Ele se referiu especialmente ao fato de o fluxo de Investimento Estrangeiro Direto (IED), aquele voltado para a produção, ter compensado o saldo negativo. De janeiro a outubro, o IED foi de US$ 19,25 bilhões, enquanto o déficit em conta corrente foi de US$ 14,79 bilhões. Mas nos últimos meses isto não tem acontecido. Em setembro (US$ 1,82 bilhão) e outubro (US$ 1,56 bilhão), o IED foi menor do que o saldo negativo na conta corrente, que só foi coberto pelas aplicações de estrangeiros em ações e renda fixa.

Em novembro, o quadro deve se repetir. Segundo Maciel, em função de uma única operação de retorno de IED da ordem de US$ 1 bilhão - saída de dólares do Brasil que diminui o resultado líquido - o saldo parcial dessa conta no mês, até o dia 18, era de ingressos de US$ 800 milhões.

Para o fechamento de novembro, o BC prevê ingresso líquido positivo de US$ 1 bilhão em IED, o equivalente a menos de um terço do previsto para o déficit em conta corrente.

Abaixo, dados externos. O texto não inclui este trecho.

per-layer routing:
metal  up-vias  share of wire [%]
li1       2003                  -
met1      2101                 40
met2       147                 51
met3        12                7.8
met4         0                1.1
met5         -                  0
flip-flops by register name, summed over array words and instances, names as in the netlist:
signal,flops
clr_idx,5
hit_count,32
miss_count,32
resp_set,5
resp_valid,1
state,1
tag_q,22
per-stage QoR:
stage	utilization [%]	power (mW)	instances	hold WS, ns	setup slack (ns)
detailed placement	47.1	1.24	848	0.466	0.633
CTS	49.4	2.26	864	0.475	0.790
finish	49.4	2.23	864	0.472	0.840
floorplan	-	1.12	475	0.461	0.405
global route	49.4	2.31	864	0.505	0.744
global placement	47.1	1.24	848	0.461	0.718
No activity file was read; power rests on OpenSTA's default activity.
--- config.mk ---
export PLATFORM = sky130hd
export DESIGN_NAME = regfile_wr_arbiter
export DESIGN_NICKNAME = d
export VERILOG_FILES = /design/src/rtl/regfile_wr_arbiter.sv
export SDC_FILE = /design/constraint.sdc
export NUM_CORES = 1
export LEC_CHECK = 0
export CAP_MARGIN = 10
export CORE_ASPECT_RATIO = 0.6
export CORE_MARGIN = 3
export CORE_UTILIZATION = 41
export DETAILED_ROUTE_END_ITERATION = 7
export HOLD_SLACK_MARGIN = 0.1
export PLACE_DENSITY = 0.81
export SLEW_MARGIN = 20
export SYNTH_ARGS = -nofsm -noshare
export SYNTH_HDL_FRONTEND = slang
export SYNTH_SLANG_ARGS = --single-unit
--- constraint.sdc ---
create_clock -name clk -period 2.28 [get_ports clk]
set_clock_uncertainty 0.05 [all_clocks]
set_input_delay 0.456 -clock clk [delete_from_list [all_inputs] [get_ports clk]]
set_output_delay 0.456 -clock clk [all_outputs]
set_load 0.02 [all_outputs]
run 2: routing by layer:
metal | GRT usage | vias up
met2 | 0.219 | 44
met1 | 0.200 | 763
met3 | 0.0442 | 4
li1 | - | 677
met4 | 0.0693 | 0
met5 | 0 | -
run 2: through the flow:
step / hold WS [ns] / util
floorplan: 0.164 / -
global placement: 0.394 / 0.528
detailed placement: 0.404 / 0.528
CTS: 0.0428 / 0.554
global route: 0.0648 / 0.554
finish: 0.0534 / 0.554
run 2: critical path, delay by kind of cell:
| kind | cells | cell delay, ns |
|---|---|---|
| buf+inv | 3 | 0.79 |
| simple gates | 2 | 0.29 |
[src/rtl/clkdiv_pkg.sv]
// clkdiv_pkg: shared states, ratio limits and helpers for the clock-divider controller
package clkdiv_pkg;
  typedef enum logic [1:0] {IDLE, RUN, STOP} state_t;
  localparam int DIV_MIN = 2;
  localparam int DIV_2MHZ = 8;
  localparam int DIV_1MHZ = 16;
  function automatic int unsigned hi_len(input int unsigned div);
    return (div + 1) >> 1;
  endfunction
endpackage

[src/rtl/clkdiv_if.sv]
// clkdiv_if: ratio configuration handshake
interface clkdiv_if #(parameter int DIV_W = 8);
  logic cfg_valid;
  logic [DIV_W-1:0] cfg_div;
  logic cfg_ready;
  logic cfg_err;
  modport master(output cfg_valid, cfg_div, input cfg_ready, cfg_err);
  modport slave(input cfg_valid, cfg_div, output cfg_ready, cfg_err);
endinterface

[src/rtl/clkdiv_period_cnt.sv]
// clkdiv_period_cnt: period counter with wrap detect and next-cycle high-phase compare
module clkdiv_period_cnt
  import clkdiv_pkg::*;
#(
  parameter int DIV_W = 8
) (
  input  logic             clk16MHz,
  input  logic             reset,
  input  logic             en,
  input  logic [DIV_W-1:0] div,
  output logic [DIV_W-1:0] cnt,
  output logic             wrap,
  output logic             hi
);
  logic [DIV_W-1:0] cnt_nxt;
  // hi refers to the count about to be loaded; at a wrap that count is 0,
  // which is high under any legal ratio, so a ratio swap cannot glitch it
  always_comb begin
    wrap = en && (cnt == div - DIV_W'(1));
    cnt_nxt = (en && !wrap) ? cnt + DIV_W'(1) : '0;
    hi = 32'(cnt_nxt) < hi_len(32'(div));
  end
  always_ff @(posedge clk16MHz or negedge reset)
    if (!reset) cnt <= '0;
    else cnt <= cnt_nxt;
endmodule

[src/rtl/clkdiv_ctrl.sv]
// clkdiv_ctrl: run/stop FSM, ratio handshake and registered divided clock with tick
module clkdiv_ctrl
  import clkdiv_pkg::*;
#(
  parameter int DIV_W = 8,
  parameter int DEFAULT_DIV = DIV_2MHZ
) (
  input  logic     clk16MHz,
  input  logic     reset,
  input  logic     run_en,
  clkdiv_if.slave  cfg,
  output logic     clk_out,
  output logic     tick,
  output logic     busy
);
  state_t state, state_nxt;
  logic [DIV_W-1:0] div_cur, div_nxt, div_pend, cnt;
  logic pend, pend_nxt, wrap, hi, busy_nxt, acc, bad, apply_now;
  clkdiv_period_cnt #(.DIV_W(DIV_W)) u_cnt (
    .clk16MHz,
    .reset,
    .en(busy),
    .div(div_cur),
    .cnt,
    .wrap,
    .hi
  );
  assign busy = state != IDLE;
  assign cfg.cfg_ready = !pend;
  // a ratio accepted while idle or on a wrap takes effect immediately; otherwise it waits
  always_comb begin
    bad = cfg.cfg_valid && !pend && cfg.cfg_div < DIV_W'(DIV_MIN);
    acc = cfg.cfg_valid && !pend && !bad;
    apply_now = acc && (!busy || wrap);
    state_nxt = run_en ? RUN : (state == IDLE || wrap) ? IDLE : STOP;
    busy_nxt = state_nxt != IDLE;
    div_nxt = apply_now ? cfg.cfg_div : (wrap && pend) ? div_pend : div_cur;
    pend_nxt = (acc && !apply_now) || (pend && !wrap);
  end
  always_ff @(posedge clk16MHz or negedge reset)
    if (!reset) begin
      state <= IDLE;
      div_cur <= DIV_W'(DEFAULT_DIV);
      div_pend <= '0;
      pend <= 1'b0;
      clk_out <= 1'b0;
      tick <= 1'b0;
      cfg.cfg_err <= 1'b0;
    end else begin
      state <= state_nxt;
      div_cur <= div_nxt;
      pend <= pend_nxt;
      if (acc) div_pend <= cfg.cfg_div;
      clk_out <= busy_nxt && hi;
      tick <= busy_nxt && (busy ? wrap : cnt == '0);
      cfg.cfg_err <= bad;
    end
endmodule

[src/flat_wrapper.sv]
// flat-port wrapper written by rule: the top's interface ports become plain ports
module clkdiv_ctrl_flat import clkdiv_pkg::*;
#(
  parameter int DIV_W = 8,
  parameter int DEFAULT_DIV = DIV_2MHZ
)
  (clk16MHz, reset, run_en, clk_out, tick, busy, cfg_cfg_valid, cfg_cfg_div, cfg_cfg_ready, cfg_cfg_err);
  clkdiv_if #(.DIV_W(DIV_W)) cfg_i ();
  input  logic clk16MHz;
  input  logic reset;
  input  logic run_en;
  output logic clk_out;
  output logic tick;
  output logic busy;
  input wire logic [$bits(cfg_i.cfg_valid)-1:0] cfg_cfg_valid;
  input wire logic [$bits(cfg_i.cfg_div)-1:0] cfg_cfg_div;
  output wire logic [$bits(cfg_i.cfg_ready)-1:0] cfg_cfg_ready;
  output wire logic [$bits(cfg_i.cfg_err)-1:0] cfg_cfg_err;
  assign cfg_i.cfg_valid = cfg_cfg_valid;
  assign cfg_i.cfg_div = cfg_cfg_div;
  assign cfg_cfg_ready = cfg_i.cfg_ready;
  assign cfg_cfg_err = cfg_i.cfg_err;
  clkdiv_ctrl #(.DIV_W(DIV_W), .DEFAULT_DIV(DEFAULT_DIV)) u_core (.clk16MHz(clk16MHz), .reset(reset), .run_en(run_en), .cfg(cfg_i), .clk_out(clk_out), .tick(tick), .busy(busy));
endmodule
[config.mk]
export PLATFORM = sky130hd
export DESIGN_NAME = clkdiv_ctrl_flat
export DESIGN_NICKNAME = d
export VERILOG_FILES = /design/src/rtl/clkdiv_pkg.sv /design/src/rtl/clkdiv_if.sv /design/src/rtl/clkdiv_period_cnt.sv /design/src/rtl/clkdiv_ctrl.sv /design/src/flat_wrapper.sv
export SDC_FILE = /design/constraint.sdc
export NUM_CORES = 1
export LEC_CHECK = 0
export CAP_MARGIN = 40
export CORE_ASPECT_RATIO = 0.75
export CORE_MARGIN = 5
export CORE_UTILIZATION = 53
export CTS_CLUSTER_DIAMETER = 100
export CTS_CLUSTER_SIZE = 25
export DETAILED_ROUTE_END_ITERATION = 16
export GPL_TIMING_DRIVEN = 0
export PLACE_DENSITY = 0.79
export SLEW_MARGIN = 10
export SYNTH_ARGS = -nofsm -noshare
export SYNTH_HDL_FRONTEND = slang
export SYNTH_SLANG_ARGS = --single-unit
export TNS_END_PERCENT = 20
[constraint.sdc]
create_clock -name clk16MHz -period 5.84 [get_ports clk16MHz]
set_clock_uncertainty 0.2 [all_clocks]
set_input_delay 1.752 -clock clk16MHz [delete_from_list [all_inputs] [get_ports clk16MHz]]
set_output_delay 1.752 -clock clk16MHz [all_outputs]
set_load 0.05 [all_outputs]
==> results.json <==
{
  "globalplace.congestion": 0.868,
  "avgSynthCellArea_um2": 8.91,
  "grt.total_usage_pct": 21.7,
  "vias_per_cell": 5.95,
  "cell_internal_pwr_w": 0.000599,
  "drtIter0Drc": 263,
  "wl_um": 5130,
  "vias": 1845,
  "post_cts_resized": 0,
  "die_w_um": 82.4,
  "hold_buffers": 0,
  "antenna_found_initial": 0,
  "ys.flop_type": "dfrtp_1",
  "cts_buffer_depth": 2,
  "finalNonFillerCells": 310,
  "finalSetupViolCount": 0,
  "swShare_pct": 44.1,
  "clock-sinks": 30,
  "p_sw_w": 0.000472,
  "syn_nets": 257,
  "core_um2": 3730,
  "synth_top_area_share_pct": 34.8,
  "dp_hpwl_um": 3740,
  "p_total_w": 0.00107,
  "fin_crit_ps": 4390,
  "cts_root_buf": "clkbuf_8",
  "post-route-period-util_pct": 75.2,
  "cts_inserted_buffers": 5,
  "power_frac_seq_pct": 32.5,
  "hold_viol": 0,
  "drc": 0,
  "ys_async_sr_fraction_pct": 100,
  "grt_pass1_wl_um": 8670,
  "syn_area_um2": 2090,
  "hold_slack_ps": 286,
  "drive_above_1_share_pct": 10.9,
  "ios": 17,
  "first_pass_iters": 5,
  "cp.arrival_ps": 2440,
  "synth_area_leaders": "dfrtp_1 35%, ha_1 6.6%, xor2_1 5.0%",
  "clkSlewWorstSetupHoldPaths_ps": 70,
  "peakVddDrop_mv": 0.218,
  "grt_max_degree": 31,
  "p_leak_nw": 1.05,
  "drv_cap": 0,
  "dieArea_um2": 5300,
  "final_nets": 280,
  "rsz0062_at_grt": "false",
  "p_comb_share_pct": 50.7,
  "cp.required_ps": 3890,
  "fmaxAchievable_mhz": 228,
  "synth_edf_count": 0,
  "maxSlewHeadroom_pct": 55.1,
  "outcome": "finished clean",
  "num_rows": 19,
  "yosysWarnings": 0,
  "cts_setup_buffers": 0,
  "fin_tns_setup_ps": 0,
  "synthTopCellsByCount": "29 x dfrtp_1, 26 x nand2_1, 23 x nor2_1, 15 x a21oi_1, 12 x xor2_1",
  "setup_ws_ps": 1450,
  "n_antenna_cell": 0,
  "cts_tree": "yes",
  "yosysTopAreaCell": "dfrtp_1",
  "clock_latency_ps": 290,
  "drtAntennaViolNets": 0,
  "synthDistinctLibCells": 44,
  "critPathLaunchType": "flop",
  "dp.cells": 302,
  "synth_seq_cells": 30,
  "pwr-share-clk_pct": 16.8,
  "syn-instance-count": 234,
  "power.density_nw_per_um2": 447,
  "yosysSeqAreaShare_pct": 36.1,
  "die_y_um": 64.3,
  "dp_slack_ps": 1630,
  "report.final.slew_viol_count": 0,
  "wl_per_cell_um": 16.5,
  "grt_pass1_vias": 1697,
  "portBuffers": 16,
  "initial_core_util_pct": 55.9,
  "synth.most_common_cell": "dfrtp_1",
  "critPathMaxFanout": 10,
  "cts_max_level": 2,
  "hold_class": "reg -> reg",
  "overflow": 0,
  "worstSetupPathType": "reg -> out",
  "syn_to_final_growth_pct": 14.9,
  "worst_pin_slew_ps": 673,
  "crit_path_end_kind": "output port"
}
==> layout make-up <==
class                           instances  area, um2
Buffer                                 18        100
Clock buffer                            7       86.3
Clock inverter                          1       5.00
Fill cell                             336       1340
Inverter                                6       22.5
Multi-Input combinational cell        180       1210
Sequential cell                        30        752
Tap cell                               52       65.1
Timing Repair Buffer                   16        155
==> power by group through the flow <==
stage	Sequential (W)	Clock, W	Combinational [W]
after global placement	0.000348	0	0.000518
after floorplan	0.000335	0	0.000408
after global routing	0.000359	0.000191	0.000607
after CTS	0.000346	0.000181	0.000537
after detailed placement	0.000349	0	0.000533
final	0.000348	0.000180	0.000543
==> layer usage <==
| layer | up-vias | GRT usage, % | share of wire, % | routed length (um) |
|---|---|---|---|---|
| li1 | 887 | - | - | - |
| met2 | 67 | 27.2 | 41 | 2100 |
| met1 | 882 | 35.2 | 51 | 2630 |
| met4 | 0 | 5.19 | 1.1 | 56 |
| met5 | - | 0 | 0 | 0 |
| met3 | 9 | 6.60 | 6.6 | 339 |
==> worst paths after layout <==
kind,from,to,slack [ps],cells past startpoint
worst max-delay path,u_core.state[1],busy,1450,4
worst min-delay path,u_core.div_pend[0],u_core.div_pend[0],290,2
worst max register to register,u_core.div_cur[0],u_core.clk_out,2090,13
worst min register to register,u_core.div_pend[0],u_core.div_pend[0],290,2
max in group asynchronous,reset,u_core.div_cur[2],3710,1
min in group asynchronous,reset,u_core.div_pend[6],1290,1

O economista e professor da PUC-SP Antônio Corrêa de Lacerda afirma que o problema está nos crescentes saldos negativos, que revelam o impacto negativo da valorização do câmbio. Isso estimula a importação e desestimula as vendas de produtos brasileiros no exterior. O risco, segundo Lacerda, é de se comprometer a industrialização do País no longo prazo, tornando-o exportador de matérias-primas e importador de bens de maior valor agregado, além de elevar a dependência de capitais externos.